No sportive Naiads on her streams are seen,
No cheerful pastimes deck the gloomy scene;
Fixt in a stupor by the cheerless plain,
For fairy flights the fancy toils in vain:
For tho' her waves, by commerce richly blest,
Roll to her shores the treasures of the West,
Tho' her broad banks trade's busy aspect wears,
She seems unconscious of the wealth she bears.
Near to her banks, and under Brandon's hill,
There wanders Jacob's ever-murm'ring rill,
That, pouring forth a never-failing stream,
To the dim eye restores the steady beam.
Here too (alas! tho' tott'ring now with age)
Stands our deserted, solitary stage,
Where oft our Powell, Nature's genuine son,
With tragic tones the fix'd attention won:
Fierce from his lips his angry accents fly,
Fierce as the blast that tears the northern sky;
Like snows that trickle down hot Etna's steep,
His passion melts the soul, and makes us weep:
But O! how soft his tender accents move-
Soft as the cooings of the turtle's love-
Soft as the breath of morn in bloom of spring,
Dropping a lucid tear on Zephyr's wing:
O'er Shakespear's varied scenes he wandered wide,
In Macbeth's form all human pow'r defy'd;
In shapeless Richard's dark and fierce disguise,
In dreams he saw the murder'd train arise;
Then what convulsions shook his trembling breast,
And strew'd with pointed thorns his bed of rest!

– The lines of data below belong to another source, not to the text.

<file path="src/rtl/ksa_share_ctrl.sv">
// rtl/ksa_share_ctrl.sv - round-robin sharing of one pipelined Kogge-Stone adder
// Supports single-beat adds at one per cycle and multi-beat chained adds with carry forwarding.
module ksa_share_ctrl #(
   parameter int BITS = 64,
   parameter int NREQ = 4,
   parameter int LAT  = 2,
   parameter int IDW  = 2
) (
   input  logic                 clk,
   input  logic                 rst_n,
   input  logic [NREQ-1:0]      req_valid,
   output logic [NREQ-1:0]      req_ready,
   input  logic [NREQ*BITS-1:0] req_a,
   input  logic [NREQ*BITS-1:0] req_b,
   input  logic [NREQ-1:0]      req_c,
   input  logic [NREQ-1:0]      req_more,
   output logic [BITS-1:0]      add_a,
   output logic [BITS-1:0]      add_b,
   output logic                 add_c,
   input  logic [BITS:0]        add_s,
   output logic [NREQ-1:0]      rsp_valid,
   output logic [BITS:0]        rsp_s,
   output logic                 rsp_last
);

   localparam int CW = $clog2(LAT + 1);

   typedef enum logic [1:0] {ST_ARB, ST_WAIT, ST_CHAIN} state_t;

   state_t          state;
   logic [IDW-1:0]  rrPtr;
   logic [IDW-1:0]  owner;
   logic [CW-1:0]   waitCnt;
   logic            carryReg;
   logic [LAT-1:0]  tagV;
   logic [LAT-1:0]  tagLast;
   logic [IDW-1:0]  tagId [LAT];

   logic            arbHit;
   logic [IDW-1:0]  arbId;
   logic [IDW-1:0]  idx;
   logic            issue;
   logic [IDW-1:0]  selId;
   logic            selC;
   logic            selMore;
   logic [IDW-1:0]  nextPtr;

   // Search upward from the round-robin pointer, wrapping past NREQ-1.
   always_comb begin
      arbHit = 1'b0;
      arbId  = '0;
      idx    = '0;
      for (int k = 0; k < NREQ; k++) begin
         idx = IDW'((int'(rrPtr) + k) % NREQ);
         if (!arbHit && req_valid[idx]) begin
            arbHit = 1'b1;
            arbId  = idx;
         end
      end
   end

   // During a chain only the owner can issue, and the carry comes from the previous beat.
   always_comb begin
      issue = 1'b0;
      selId = arbId;
      selC  = 1'b0;
      case (state)
         ST_ARB: begin
            issue = arbHit;
            selId = arbId;
            selC  = req_c[arbId];
         end
         ST_CHAIN: begin
            issue = req_valid[owner];
            selId = owner;
            selC  = carryReg;
         end
         default: begin
            issue = 1'b0;
         end
      endcase
      selMore = req_more[selId];
      nextPtr = (selId == IDW'(NREQ - 1)) ? '0 : selId + IDW'(1);
   end

   always_comb begin
      req_ready = '0;
      add_a     = '0;
      add_b     = '0;
      add_c     = 1'b0;
      if (issue) begin
         req_ready[selId] = 1'b1;
         add_a = req_a[int'(selId)*BITS +: BITS];
         add_b = req_b[int'(selId)*BITS +: BITS];
         add_c = selC;
      end
   end

   always_comb begin
      rsp_valid = '0;
      if (tagV[LAT-1]) rsp_valid[tagId[LAT-1]] = 1'b1;
   end

   assign rsp_s    = add_s;
   assign rsp_last = tagV[LAT-1] & tagLast[LAT-1];

   always_ff @(posedge clk or negedge rst_n) begin
      if (!rst_n) begin
         state    <= ST_ARB;
         rrPtr    <= '0;
         owner    <= '0;
         waitCnt  <= '0;
         carryReg <= 1'b0;
         tagV     <= '0;
         tagLast  <= '0;
         for (int i = 0; i < LAT; i++) tagId[i] <= '0;
      end else begin
         // Tag pipeline mirrors the adder latency regardless of FSM state.
         for (int i = LAT - 1; i > 0; i--) begin
            tagV[i]    <= tagV[i-1];
            tagLast[i] <= tagLast[i-1];
            tagId[i]   <= tagId[i-1];
         end
         tagV[0]    <= issue;
         tagLast[0] <= ~selMore;
         tagId[0]   <= selId;

         case (state)
            ST_ARB: begin
               if (issue) begin
                  if (selMore) begin
                     owner   <= selId;
                     waitCnt <= CW'(LAT);
                     state   <= ST_WAIT;
                  end else begin
                     rrPtr <= nextPtr;
                  end
               end
            end
            ST_WAIT: begin
               // Count reaches 1 in the cycle the owner's sum is on add_s.
               if (waitCnt == CW'(1)) begin
                  carryReg <= add_s[BITS];
                  state    <= ST_CHAIN;
               end else begin
                  waitCnt <= waitCnt - CW'(1);
               end
            end
            ST_CHAIN: begin
               if (issue) begin
                  if (selMore) begin
                     waitCnt <= CW'(LAT);
                     state   <= ST_WAIT;
                  end else begin
                     rrPtr <= nextPtr;
                     state <= ST_ARB;
                  end
               end
            end
            default: state <= ST_ARB;
         endcase
      end
   end

endmodule

</file>
<file path="config.mk">
export PLATFORM = sky130hd
export DESIGN_NAME = ksa_share_ctrl
export DESIGN_NICKNAME = d
export VERILOG_FILES = /design/src/rtl/ksa_share_ctrl.sv
export SDC_FILE = /design/constraint.sdc
export NUM_CORES = 1
export LEC_CHECK = 0
export ABC_AREA = 1
export BUFFER_PORTS_ARGS = -buffer_cell sky130_fd_sc_hd__buf_2
export CAP_MARGIN = 15
export CELL_PAD_IN_SITES_DETAIL_PLACEMENT = 0
export CELL_PAD_IN_SITES_GLOBAL_PLACEMENT = 1
export CORE_AREA = 5 5 308 310
export CTS_CLUSTER_DIAMETER = 30
export CTS_CLUSTER_SIZE = 12
export DETAILED_ROUTE_END_ITERATION = 10
export DIE_AREA = 0 0 313 315
export GPL_TIMING_DRIVEN = 0
export PLACE_DENSITY_LB_ADDON = 0.1
export RECOVER_POWER = 100
export SLEW_MARGIN = 20
export SYNTH_ARGS = -nofsm -noshare
export SYNTH_HDL_FRONTEND = slang
export SYNTH_SLANG_ARGS = --single-unit
</file>
<file path="constraint.sdc">
create_clock -name clk -period 4.89 [get_ports clk]
set_input_delay 1.2225 -clock clk [delete_from_list [all_inputs] [get_ports clk]]
set_output_delay 1.2225 -clock clk [all_outputs]
set_load 0.01 [all_outputs]
</file>
Word-level counts from Yosys, hierarchy flattened:

Cells that the tools add are included.

* flip-flop bits (word level): 17
* word-level logic and storage cells: 100

* mux-type cells: 45
* $add $sub $neg: 5
* $lt $le $gt $ge: 10
* shift operators: 2
* bitwise operators: 2
* equal/unequal tests: 11
* reductions and logical operators: 16

Operator list (count)
* 256-bit by 9-bit variable part select with 64-bit output: 2
* 64-bit 2-to-1 mux: 2
* 2-bit 2-to-1 mux: 13
* 2-bit by 3-bit less-than comparator with 1-bit output, second input constant: 8
* 1-bit 2-to-1 mux: 15
* 1-bit binary-select mux with 2-bit select: 7
* 2-bit != test, second input constant: 5
* 4-bit 2-to-1 mux: 2
* 4-bit AND reduction: 2
* 2-bit one-hot mux with 3 select lines: 1
* 3-bit AND reduction: 2
* 1-bit logical AND: 5
* 2-bit by 1-bit adder with 2-bit output, second input constant: 2
* 2-bit adder, second input constant: 2
* 1-bit demux with 2-bit select: 2
* 2-bit by 1-bit == test with 1-bit output, second input constant: 2
* 2-bit == test, second input constant: 2
* 2-bit by 1-bit greater-or-equal comparator with 1-bit output, second input constant: 2
* 2-bit by 1-bit != test with 1-bit output, second input constant: 2
* 1-bit one-hot mux with 2 select lines: 2
* 2-bit one-hot mux with 2 select lines: 1
* 1-bit zero test: 3
* 2-bit zero test: 1
* 2-bit AND reduction: 1
* other kinds (5): 5

Longest topological paths before layout:

* depth after elaboration: 18
* gate-level depth with buffers: 17

Worst setup path after synthesis:

OpenSTA, ideal clock, no wires.

* path kind: input to output
* from: input req_valid[2]
* to: output req_ready[2]
* slack: 0.919 ns
* buffers on the path: 2
* arrival time: 2.749 ns
* required time: 3.668 ns
* stages: 14
* cells stage by stage: inv_1 nand2_1 nand3_1 nand2_2 nor2_4 nand3_2 nand4_2 nand2_4 inv_4 buf_8 buf_2 ha_1 inv_1 nor2_1

* word-level cells in the longest chain between the ends: 18
* elaborated cells between the ends (all ways): 32
* classes of those cells: order compare (2); mux (23); reduce/logical (7)

Ends and longest elaborated chain
* start, declared: line 11 `input logic [NREQ-1:0] req_valid,`
* 1-bit binary-select mux with 2-bit select: line 55 `if (!arbHit && req_valid[idx]) begin`
* 1-bit 2-to-1 mux (implied by the code): line 55
* 1-bit 2-to-1 mux: line 55
* 1-bit zero test: line 55
* 1-bit logical AND: line 55
* 1-bit 2-to-1 mux: line 55
* 1-bit zero test: line 55
* 1-bit logical AND: line 55
* [2 not listed]
* 1-bit logical AND: line 55
* 2-bit 2-to-1 mux: line 55
* 2-bit 2-to-1 mux: line 67 `case (state)`
* 2-bit by 3-bit less-than comparator with 1-bit output (implied by the code) or 2-bit by 1-bit greater-or-equal comparator with 1-bit output (tied branches): line 92 `req_ready[selId] = 1'b1;`
* 1-bit logical AND (implied by the code): line 92
* 1-bit 2-to-1 mux (implied by the code): line 92
* 1-bit demux with 2-bit select: line 92
* 4-bit 2-to-1 mux (*): line 91 `if (issue) begin`
* end, declared: line 12 `output logic [NREQ-1:0] req_ready,`

Every way passes the cells marked *; elsewhere a longest branch is shown, timed or not. The select of a mux whose other input is x is not followed.

Final worst setup path:

* from: input req_valid[2]
* to: output add_b[49]

* word-level cells in the longest chain between the ends: 15
* elaborated cells between the ends (all ways): 28
* classes of those cells: shift (1); mux (21); reduce/logical (6)

Ends and longest elaborated chain
* 1-bit binary-select mux with 2-bit select: line 55
* 1-bit 2-to-1 mux (implied by the code): line 55
* 1-bit 2-to-1 mux: line 55
* 1-bit zero test: line 55
* 1-bit logical AND: line 55
* 1-bit 2-to-1 mux: line 55
* 1-bit zero test: line 55
* 1-bit logical AND: line 55
* 1-bit 2-to-1 mux: line 55
* 1-bit zero test: line 55
* 1-bit logical AND: line 55
* 2-bit 2-to-1 mux: line 55
* 2-bit 2-to-1 mux: line 67
* 256-bit by 9-bit variable part select with 64-bit output: line 94 `add_b = req_b[int'(selId)*BITS +: BITS];`
* 64-bit 2-to-1 mux (*): line 91
* end, declared: line 18 `output logic [BITS-1:0] add_b,`

Marked as above.

==> qor.txt <==
via count -> 10873
H-tree depth -> 1
vias in the first global route -> 11644
share of cells above drive strength 1 -> 0.4545
clock latency at the later pin of the worst-skew pair -> 0.25 ns
Final GP Congestion -> 0.7797
multi-input combinational cell area -> 5060 um2
io pins -> 794
clk slew on worst S/H paths -> 0.05 ns
die height -> 315 um
Stages on worst setup path -> 15
# clock sinks -> 17
cell type with the highest aggregate area in the netlist -> nand2_1
DR iter-0 viols -> 323
max incr delay on CP -> 0.30 ns
core area -> 91390 um2
initial antenna violation count -> 23
ys flop type -> dfrtp_1
Worst-Margin Slew -> 1.046 ns
crit path kind -> input port to output port
WL/cell -> 20.05 um
Final Max Tran Viols -> 0
Final Util -> 0.1318
FF+latch area -> 425.4 um2
# fillers -> 10986
Rows -> 111
ordered list of cells on the worst path -> buf_2 > inv_1 > nand2_1 > nand3_1 > nand2_2 > nor2_4 > nand3_1 > nand3_1 > nand3_1 > nand2_4 > buf_8 > buf_2 > o211ai_1 > a21oi_2 > buf_2
fmax -> 0.2099 GHz
Final Cycle Share -> 0.9744
reg2reg path depth -> 17
commonest non-fill, non-tap cell in the layout -> buf_2
Worst EP arrival -> 3.54 ns
CTS hold repair buffers -> 0
setup tns final -> 0 ns
CP startpoint kind -> input port
number of synthesized register bits -> 17
Post-synth ARST share -> 1.000
EDFF count, synth -> 0
outcome -> finished, final reports clean
Die Area -> 98600 um2
overall power -> 13310 uW
Synth top area share -> 0.3289
Synth Instances -> 1244
WP data required -> 3.67 ns
Pleak -> 0.006318 uW
CTS Buffer Depth -> 2
Mapped Nets -> 1840
Die Wd -> 313 um
Post-route DRC -> 0
P per Cell Area -> 1105 nW/um2
setup violators final -> 0
total iterations of the first detailed-routing run -> 4
Max Cap Viol -> 0
relative slew slack -> 0.3028
synthesized area -> 6608 um2
largest net degree at the start of global routing -> 18
Num CTS Buffers -> 3
Final Hold Fails -> 0
kind of cell adding the most delay to the critical path -> buffers and inverters
DP Wirelength -> 56.06 mm
area delta synth->final -> 82.24%
Port Buffers -> 729
Avg Synthesized Cell Area -> 5.312 um2
WP buf/inv -> 5
Tot GR Track Use -> 0.1184
Seq/Total Area, Yosys -> 0.06438
Yosys cell types -> 28
worst-path maximum fanout -> 11
vias per cell -> 3.417
Post-DRT Antenna Nets -> 0
top post-synthesis cells by area -> nand2_1 (33%), o211ai_1 (15%), a21oi_1 (9.9%), buf_4 (9.2%), or2_0 (7.6%)
Clock Skew -> 0.003018 ns
maximum VDD drop -> 0.4021 mV
RSZ-0062 raised after global routing -> yes
Root Buffer -> clkbuf_16
worst hold path class -> flip-flop to flip-flop
starting density of the core -> 0.07230
Crit-path slowest cell -> buf_2
drt total wl -> 63.81 mm
Critical Path Most Common Cell -> nand3_1
first-pass GRT wire length -> 85.80 mm
Final Net Count -> 2577
CTS tree -> done
Min Clock Period, post-route -> 4.765 ns
most frequent cells in the layout -> buf_2 (679), nand2_1 (577), o211ai_1 (130), a21oi_1 (121), buf_4 (94)
remaining global-route overflow -> 0
Crit. End Element -> output port
hold depth -> 0
yosys warns -> 0
final timing paths:
check	startpoint	end	slack (ns)
worst max register to register	rrPtr[0]	rrPtr[0]	2.40
worst min-delay path	tagId[3]	tagId[1]	0.35
worst min register to register	tagId[3]	tagId[1]	0.35
min in group asynchronous	rst_n	tagId[3]	1.14
worst max-delay path	req_valid[2]	add_b[49]	0.13
max in group asynchronous	rst_n	tagV[0]	3.12
layer usage:
layer  GRT usage  wire length [um]  vias up
met4     0.01571               692       14
met3     0.03359              5152       41
met2      0.2309             33900      433
met5           0                84        -
li1            -                 -     5487
met1      0.1298             23980     4898
state kept, by name, summed over array words and instances (netlist names):
signal / cells
carryReg: 1
owner: 2
rrPtr: 2
state: 2
tagId: 4
tagLast: 2
tagV: 2
waitCnt: 2
Yosys cell counts (4+ instances only):
master    instances
ha_1              5
clkbuf_1         18
o21ai_0           4
nand2_1         579
nor3_1            4
clkbuf_2          9
or2_0            80
a21oi_1         131
buf_4            81
inv_1            27
buf_6            10
buf_2            44
nand3_1          28
nand2_2           4
o211ai_1        130
nor2_1           10
dfrtp_1          17
or2_2            50
inv_2             4
per-stage QoR:
step           cells  hold slack (ns)  instance area [um2]  setup slack (ns)
3_3_place_gp    3159           0.3314                11740           -0.5814
3_5_place_dp    3159           0.3363                11740           -0.5761
6_report        3182           0.3465                12040            0.1254
2_1_floorplan   1244           0.3312                 6608            0.9188
5_1_grt         3174           0.3568                12020          -0.02155
4_1_cts         3165           0.3486                12020           0.01457
what timing repair did:
item	4_1_cts	5_1_grt
buffers inserted	2	1
pin swaps	3	1
cloned	0	0
endpoints found under the setup margin	127	91
resized for setup	62	30
report_power, final:
group,total [uW],internal (uW),leakage [uW],switching (uW)
sequential,270,217,0.000208,52.3
clock,167,109,0.0000410,57.0
combinational,12900,4350,0.00607,8520
total,13300,4680,0.00632,8630
cells by family (layout without fill, tap and decap cells):
group                    after synthesis  count (layout)  share of synthesized area
other                                  0              16                          0
AO/OA/AOI/OAI                        265             265                     0.2500
AND/OR/NAND/NOR                      760             760                     0.4937
adder cells (fa/ha/maj)                5               5                   0.009468
buffers and inverters                196             932                     0.1808
flip-flops                            17              17                    0.06438
multiplexers                           1               1                   0.001704
layout make-up:
type,count,share of cell area
multi-input cells,1031,0.4202
repair buffers,732,0.2981
well taps,1186,0.1232
plain buffers,164,0.1023
flip-flops and latches,17,0.03533
inverters,32,0.01081
clock buffers,3,0.006234
diodes,16,0.003325
clock inverters,1,0.0004156
Power figures use the tool's default switching activity.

But fate has snatch'd thee-early was thy doom,
How soon enclos'd within the silent tomb!
No more our raptur'd eyes shall meet thy form,
No more thy melting tones our bosoms warm.
Without thy pow'rful aid, the languid stage
No more can please at once and mend the age.

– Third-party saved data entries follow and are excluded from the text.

<file path="config.mk">
export PLATFORM = sky130hd
export DESIGN_NAME = score_accumulator
export DESIGN_NICKNAME = d
export VERILOG_FILES = /design/src/rtl/score_accumulator.sv
export SDC_FILE = /design/constraint.sdc
export NUM_CORES = 1
export LEC_CHECK = 0
export ABC_AREA = 0
export BUFFER_PORTS_ARGS = -buffer_cell sky130_fd_sc_hd__buf_2
export CORE_UTILIZATION = 49
export CTS_CLUSTER_SIZE = 40
export DETAILED_ROUTE_END_ITERATION = 8
export PLACE_DENSITY = 0.81
export SETUP_SLACK_MARGIN = 0.4
export SYNTH_ARGS = -nofsm -noshare
export SYNTH_HDL_FRONTEND = slang
export SYNTH_SLANG_ARGS = --single-unit
</file>
<file path="constraint.sdc">
create_clock -name clk -period 3.6 [get_ports clk]
set_input_delay 0.54 -clock clk [delete_from_list [all_inputs] [get_ports clk]]
set_output_delay 0.54 -clock clk [all_outputs]
set_load 0.02 [all_outputs]
</file>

Yes, thou art gone! and thy belov'd remains
Yon sacred old cathedral wall contains;
There does the mufiled bell our grief reveal,
And solemn organs swell the mournful peal;
Whilst hallow'd dirges fill the holy shrine,
Deserved tribute to such worth as thine.
No more at Clifton's scenes my strains o'erflow,
For the Muse, drooping at this tale of woe,
Slackens the strings of her enamour'd lyre,
The flood of gushing grief puts out her fire:
Else would she sing the deeds of other times,
Of saints and heroes sung in monkish rhymes;
Else would her soaring fancy burn to stray,
And thro' the cloister'd aisle would take her way,
Where sleep (ah! mingling with the common dust)
The sacred bodies of the brave and just.
But vain th' attempt to scan that holy lore,
These soft'ning sighs forbid the Muse to soar.
So treading back the steps I just now trod,
Mournful and sad I seek my lone abode.

TO MISS HOYLAND.

[From a MS. of Chatterton's in the British Mu-
seum.]

SWEET are thy charming smiles, my lovely maid,
Sweet as the flow'rs in bloom of spring array'd;
Those charming smiles thy beauteous face adorn,
As May's white blossoms gaily deck the thorn.